### Exercise instructions
The listing below holds a line with "needs at 63.7%" and a later line with "Grt ovf at 0". Write out those two lines and every line between them, exactly, and nothing else.

---------------

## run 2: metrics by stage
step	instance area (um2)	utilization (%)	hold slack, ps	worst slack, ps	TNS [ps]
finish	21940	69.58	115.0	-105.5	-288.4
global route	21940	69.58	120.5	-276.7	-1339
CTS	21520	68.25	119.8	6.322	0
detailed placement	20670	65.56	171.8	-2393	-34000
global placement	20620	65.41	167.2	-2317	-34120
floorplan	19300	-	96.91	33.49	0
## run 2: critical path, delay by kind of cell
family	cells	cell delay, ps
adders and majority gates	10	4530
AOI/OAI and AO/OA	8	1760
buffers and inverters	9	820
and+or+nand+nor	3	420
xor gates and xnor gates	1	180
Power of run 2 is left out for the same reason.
==> src/sv/cpg_pkg.sv <==
// ----------------------------------------------------------------------------
// cpg_pkg
// Shared types and constants of the circle point generator.
// ----------------------------------------------------------------------------
package cpg_pkg;

   localparam int CENTRE_W = 11;
   localparam int COORD_W  = 12;
   localparam int COLOR_W  = 32;

   localparam logic CMD_START   = 1'b0;
   localparam logic CMD_ADVANCE = 1'b1;

   typedef enum logic {
      JOB_AXIS    = 1'b0,
      JOB_OCTANT  = 1'b1
   } job_kind_type;

   // one unit of back-end work: four axis points or eight octant points
   typedef struct packed {
      job_kind_type              kind;
      logic [CENTRE_W-1:0]       centre_col;
      logic [CENTRE_W-1:0]       centre_row;
      logic [COORD_W-1:0]        along;
      logic [COORD_W-1:0]        across;
      logic [COLOR_W-1:0]        color;
      logic                      done;
   } job_type;

   typedef struct packed {
      logic    valid;
      job_type job;
   } job_push_type;

endpackage

==> src/sv/cpg_front.sv <==
// ----------------------------------------------------------------------------
// cpg_front
// Accepts commands, steps the decision variable and queues point jobs.
// ----------------------------------------------------------------------------
module cpg_front #(
   parameter int RADIUS_BITS = 10
) (
   input  logic                          clock,
   input  logic                          reset,
   input  logic                          req_valid,
   output logic                          req_ready,
   input  logic                          req_command,
   input  logic [cpg_pkg::CENTRE_W-1:0]  req_center_x,
   input  logic [cpg_pkg::CENTRE_W-1:0]  req_center_y,
   input  logic [9:0]                    req_radius,
   input  logic [cpg_pkg::COLOR_W-1:0]   req_color,
   input  logic                          csr_valid,
   input  logic [cpg_pkg::COLOR_W-1:0]   csr_wdata,
   input  logic                          queue_full,
   output cpg_pkg::job_push_type         push
);

   localparam int OW = RADIUS_BITS + 1;
   localparam int DW = RADIUS_BITS + 4;

   logic [cpg_pkg::COLOR_W-1:0]  transparent_ff, transparent_in;
   logic [cpg_pkg::CENTRE_W-1:0] centre_col_ff, centre_col_in;
   logic [cpg_pkg::CENTRE_W-1:0] centre_row_ff, centre_row_in;
   logic [cpg_pkg::COLOR_W-1:0]  color_ff, color_in;
   logic [OW-1:0]                along_ff, along_in;
   logic [OW-1:0]                across_ff, across_in;
   logic signed [DW-1:0]         decision_ff, decision_in;
   logic                         active_ff, active_in;

   logic [RADIUS_BITS+9:0]       radius_ext;
   logic [RADIUS_BITS-1:0]       radius;
   logic signed [DW-1:0]         along_s, across_s, radius_s;
   logic [OW:0]                  next_along;
   logic [OW:0]                  next_across;
   logic                         passes;
   logic                         accept;

   assign req_ready  = !queue_full;
   assign accept     = req_valid && req_ready;
   assign radius_ext = {{RADIUS_BITS{1'b0}}, req_radius};
   assign radius     = radius_ext[RADIUS_BITS-1:0];
   assign along_s    = $signed(DW'(along_ff));
   assign across_s   = $signed(DW'(across_ff));
   assign radius_s   = $signed(DW'(radius));

   always_comb begin
      transparent_in = csr_valid ? csr_wdata : transparent_ff;
      centre_col_in  = centre_col_ff;
      centre_row_in  = centre_row_ff;
      color_in       = color_ff;
      along_in       = along_ff;
      across_in      = across_ff;
      decision_in    = decision_ff;
      active_in      = active_ff;
      push           = '0;

      if (accept && req_command == cpg_pkg::CMD_START) begin
         centre_col_in = req_center_x;
         centre_row_in = req_center_y;
         color_in      = req_color;
         along_in      = '0;
         across_in     = OW'(radius);
         decision_in   = DW'(3) - (radius_s <<< 1);
      end else if (accept && active_ff) begin
         if (decision_ff >= 0) begin
            decision_in = decision_ff + ((along_s - across_s) <<< 2) + DW'(10);
            across_in   = across_ff - OW'(1);
         end else begin
            decision_in = decision_ff + (along_s <<< 2) + DW'(6);
         end
         along_in = along_ff + OW'(1);
      end

      next_along  = {1'b0, along_in} + (OW+1)'(1);
      next_across = (decision_in >= 0) ? ({1'b0, across_in} - (OW+1)'(1))
                                       : {1'b0, across_in};
      passes      = next_along > next_across;

      push.job.kind       = (req_command == cpg_pkg::CMD_START) ? cpg_pkg::JOB_AXIS
                                                                : cpg_pkg::JOB_OCTANT;
      push.job.centre_col = centre_col_in;
      push.job.centre_row = centre_row_in;
      push.job.along      = cpg_pkg::COORD_W'(along_in);
      push.job.across     = cpg_pkg::COORD_W'(across_in);
      push.job.color      = color_in;
      push.job.done       = passes;

      if (accept && req_command == cpg_pkg::CMD_START) begin
         if (radius == '0 || req_color == transparent_ff) begin
            active_in = 1'b0;
         end else begin
            push.valid = 1'b1;
            active_in  = !passes;
         end
      end else if (accept && active_ff) begin
         push.valid = 1'b1;
         if (passes) begin
            active_in = 1'b0;
         end
      end
   end

   always_ff @(posedge clock) begin
      if (reset) begin
         transparent_ff <= '0;
         centre_col_ff  <= '0;
         centre_row_ff  <= '0;
         color_ff       <= '0;
         along_ff       <= '0;
         across_ff      <= '0;
         decision_ff    <= '0;
         active_ff      <= 1'b0;
      end else begin
         transparent_ff <= transparent_in;
         centre_col_ff  <= centre_col_in;
         centre_row_ff  <= centre_row_in;
         color_ff       <= color_in;
         along_ff       <= along_in;
         across_ff      <= across_in;
         decision_ff    <= decision_in;
         active_ff      <= active_in;
      end
   end

endmodule
**src/rtl/core/fsp8_ram.sv**
```systemverilog
// ----------------------------------------------------------------------------
// fsp8_ram: generic single-port RAM
// One access per cycle, write or read; read data is registered and holds
// until the next read.
// ----------------------------------------------------------------------------
module fsp8_ram #(
	parameter int WIDTH = 8,
	parameter int DEPTH = 256
) (
	input  logic                     clk,
	input  logic                     en,
	input  logic                     we,
	input  logic [$clog2(DEPTH)-1:0] addr,
	input  logic [WIDTH-1:0]         wdata,
	output logic [WIDTH-1:0]         rdata
);

	logic [WIDTH-1:0] mem [DEPTH];

	always_ff @(posedge clk) begin
		if (en) begin
			if (we) begin
				mem[addr] <= wdata;
			end else begin
				rdata <= mem[addr];
			end
		end
	end

endmodule

```
**config.mk**
```make
export PLATFORM = sky130hd
export DESIGN_NAME = fsp8_ram
export DESIGN_NICKNAME = d
export VERILOG_FILES = /design/src/rtl/core/fsp8_ram.sv
export SDC_FILE = /design/constraint.sdc
export NUM_CORES = 2
export LEC_CHECK = 0
export BUFFER_PORTS_ARGS = -buffer_cell sky130_fd_sc_hd__buf_4
export CORE_MARGIN = 2
export CORE_UTILIZATION = 60
export DETAILED_ROUTE_END_ITERATION = 7
export PLACE_DENSITY = 0.76
export SLEW_MARGIN = 10
export SYNTH_ARGS = -nofsm -noshare
export SYNTH_HDL_FRONTEND = slang
export SYNTH_SLANG_ARGS = --single-unit
```
**constraint.sdc**
```tcl
create_clock -name clk -period 8.49 [get_ports clk]
set_clock_uncertainty 0.05 [all_clocks]
set_input_delay 1.698 -clock clk [delete_from_list [all_inputs] [get_ports clk]]
set_output_delay 1.698 -clock clk [all_outputs]
set_load 0.01 [all_outputs]
```
==> impl_results.md <==
* Status: completed
* Clock Latency Late Sink at 0.82 ns
* Max Cap Viol at 0
* Combinational power share at 4.3%
* Hold Path Origin: mem[242][3]
* Synth area leader: edfxtp_1
* Hold EP: rdata[3]
* Layout cells sized above 1 at 23.5%
* Reg2reg start: mem[203][0]
* Overall Global Routing Usage at 28.1%
* Largest net degree at the start of global routing at 174
* Final #Nets at 3608
* Final Hold Viols at 0
* Die ar. at 134000 µm²
* RSZ-0062 raised after global routing: no
* Via density per instance at 6.90
* Starting Density at 60.5%
* Mapped Nets at 3545
* Post-CTS sizing at 0
* P_int at 16000 µW
* Wire per inst at 33.4 µm
* Cell Chain, Critical Path: buf_8, buf_4, buf_4, mux4_2, a22oi_1, a21oi_1, o41ai_1, nand4_1
* Setup crit end kind: register
* PortBufs at 26
* Antenna violations before repair at 7
* # DRC at 0
* Post-synth ARST share at 0%
* Slew headroom at 14.0%
* GP Congestion at 0.812
* FP Rows at 132
* Hold Crit Depth at 5
* #FFs+latches synth at 2056
* Fin crit period at 5.41 ns
* Final slew viol count at 0
* Slew of the pin with the lowest slew margin at 1.27 ns
* Clock power frac at 40.4%
* DRT iter0 DRCs at 5498
* Mean Syn Cell Area at 22.2 µm²
* Worst flop-to-flop path endpoint: rdata[0]
* Worst-path fanout max at 68
* Max VDD drop at 0.227 mV
* Synth Cell Area at 78400 µm²
* Arr. time, crit path at 5.85 ns
* Routed vias at 37.8k
* Startpoint Class: primary input
* Vias in the first global route at 37.9k
* Area of the multi-input gates at 15800 µm²
* Part of the power in registers at 55.3%
* Mapped Cells at 3526
* R2r setup slk at 5.31 ns
* Leak at 0.0261 µW
* Max Clk Rate at 0.185 GHz
* Most common cell on crit path: buf_4
* Setup CP Type: in2reg
* CP max-delay cell: o41ai_1
* Layout filler cell count at 7780
* Post-route setup TNS at 0 ns
* First-pass GRT wire length at 265000 µm
* Worst Path Required at 8.94 ns
* CTS H-tree lvls at 4
* Max stage delay on crit path at 1.18 ns
* Buf+Inv Stages, Crit Path at 3
* Reg area at 61700 µm²
* Pwr Density at 234 nW/µm²
* Clock-pin slew on the worst setup and hold paths at 0.06 ns
* Total wire length at 183000 µm
* HPWL Detailed at 101000 µm
* Postcts setup bufs at 0
* Sw Pwr at 4190 µW
* Die Ht at 365 µm
* Total power at 20200 µW
* CTS Buf Count at 193
* Die width at 365 µm
* Area grow syn2layout at 10.4%
* Final setup viols at 0
* Clock sink count at 2056
* Yosys warns at 0
* Seq/Total Area, Yosys at 78.8%
* ANT nets after route at 0
* Number of I/O pins at 27
* Synth Flop Type: edfxtp_1
* Area share of the largest cell type after synthesis at 78.8%
* Hold buffers post-CTS at 0
* Worst r2r path cells at 6
* Cell variety after synth at 21
* Top delay family on crit path: buffers and inverters
* Max clock buf depth at 3
* Switching Share at 20.7%
* CTS tree: done
* HP Class: reg2reg
* Fraction of the cycle the final worst path needs at 63.7%
* EDFF count, synth at 2056
* Core area at 130000 µm²
* Synth top area cells: edfxtp_1 79%, mux4_2 15%, a22oi_1 2.5%
* Root Buffer Master: clkbuf_16
* TritonRoute pass-1 iters at 5
* Grt ovf at 0
-- registers in the layout, indices dropped and copies added (netlist names) --
register and count:
mem 2048, rdata 8
-- synth_stat cells (2+ instances only) --
| master | count |
|---|---|
| buf_2 | 41 |
| mux4_2 | 512 |
| nor2_1 | 259 |
| nand4_1 | 8 |
| a21oi_1 | 128 |
| buf_4 | 11 |
| nor3b_1 | 2 |
| a22oi_1 | 256 |
| nand2b_1 | 2 |
| nand2_1 | 30 |
| nand3_1 | 4 |
| buf_1 | 21 |
| buf_6 | 9 |
| nor2b_1 | 7 |
| and2_1 | 2 |
| o41ai_1 | 32 |
| clkbuf_1 | 143 |
| edfxtp_1 | 2056 |
-- power groups by stage --
| stage | sequential [µW] | combinational (µW) | clock (µW) |
|---|---|---|---|
| 6_report | 11200 | 879 | 8170 |
| 2_1_floorplan | 11400 | 480 | 0 |
| 3_5_place_dp | 11400 | 873 | 0 |
| 3_3_place_gp | 11400 | 853 | 0 |
| 5_1_grt | 11200 | 923 | 8600 |
| 4_1_cts | 11200 | 877 | 8240 |
-- how the worst max path moves through the flow --
| stage | cells after the start | to | startpoint |
|---|---|---|---|
| detailed placement | 8 | rdata[0] | addr[0] |
| global placement | 8 | rdata[5] | addr[0] |
| finish | 8 | rdata[0] | addr[0] |
| floorplan | 8 | mem[117][0] | addr[0] |
| global route | 8 | rdata[0] | addr[0] |
| CTS | 8 | rdata[0] | addr[0] |
-- metrics by stage --
stage	hold slack (ns)	utilization [%]	std cells	setup slack [ns]	area (µm²)
finish	0.977	66.7	5481	3.08	86500
detailed placement	0.964	62.2	5136	2.26	80600
floorplan	0.846	-	3526	4.45	78400
CTS	0.980	66.7	5479	3.12	86500
global placement	0.916	62.1	5133	1.70	80500
global route	1.01	66.7	5479	3.00	86500
-- cell usage in the layout (no fill, tap or decap), types with 2 or more instances in the layout --
cell	synthesis	final
a21oi_1	128	128
a22oi_1	256	256
buf_12	0	11
buf_4	11	71
buf_8	0	3
bufinv_16	0	10
clkbuf_1	143	49
clkbuf_16	0	198
clkbuf_8	0	8
clkinv_1	0	48
clkinv_2	0	24
clkinv_8	0	5
clkinvlp_4	0	4
diode_2	0	2
edfxtp_1	2056	2056
inv_6	0	4
mux4_2	512	512
nand2_1	30	19
nand2_2	0	11
nand2b_2	0	2
nand3_1	4	4
nand4_1	8	8
nor2_1	259	258
nor2b_1	7	4
nor2b_4	0	2
nor3b_1	2	2
o41ai_1	32	22
o41ai_2	0	10
-- kinds of logic after synthesis --
kind of cell	count (synthesis)	synth area share, %
multiplexers	512	14.7
AO/OA/AOI/OAI	416	3.63
buffers and inverters	225	1.28
AND/OR/NAND/NOR	317	1.61
flip-flops	2056	78.8
-- layout make-up --
cell class | count | share of cell area, %
repair buffers | 93 | 1.05
clock inverters | 96 | 0.887
diodes | 2 | 0.00579
multi-input cells | 1245 | 18.2
clock buffers | 247 | 5.94
well taps | 1742 | 2.52
flip-flops and latches | 2056 | 71.4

---------------

### Task result
* Fraction of the cycle the final worst path needs at 63.7%
* EDFF count, synth at 2056
* Core area at 130000 µm²
* Synth top area cells: edfxtp_1 79%, mux4_2 15%, a22oi_1 2.5%
* Root Buffer Master: clkbuf_16
* TritonRoute pass-1 iters at 5
* Grt ovf at 0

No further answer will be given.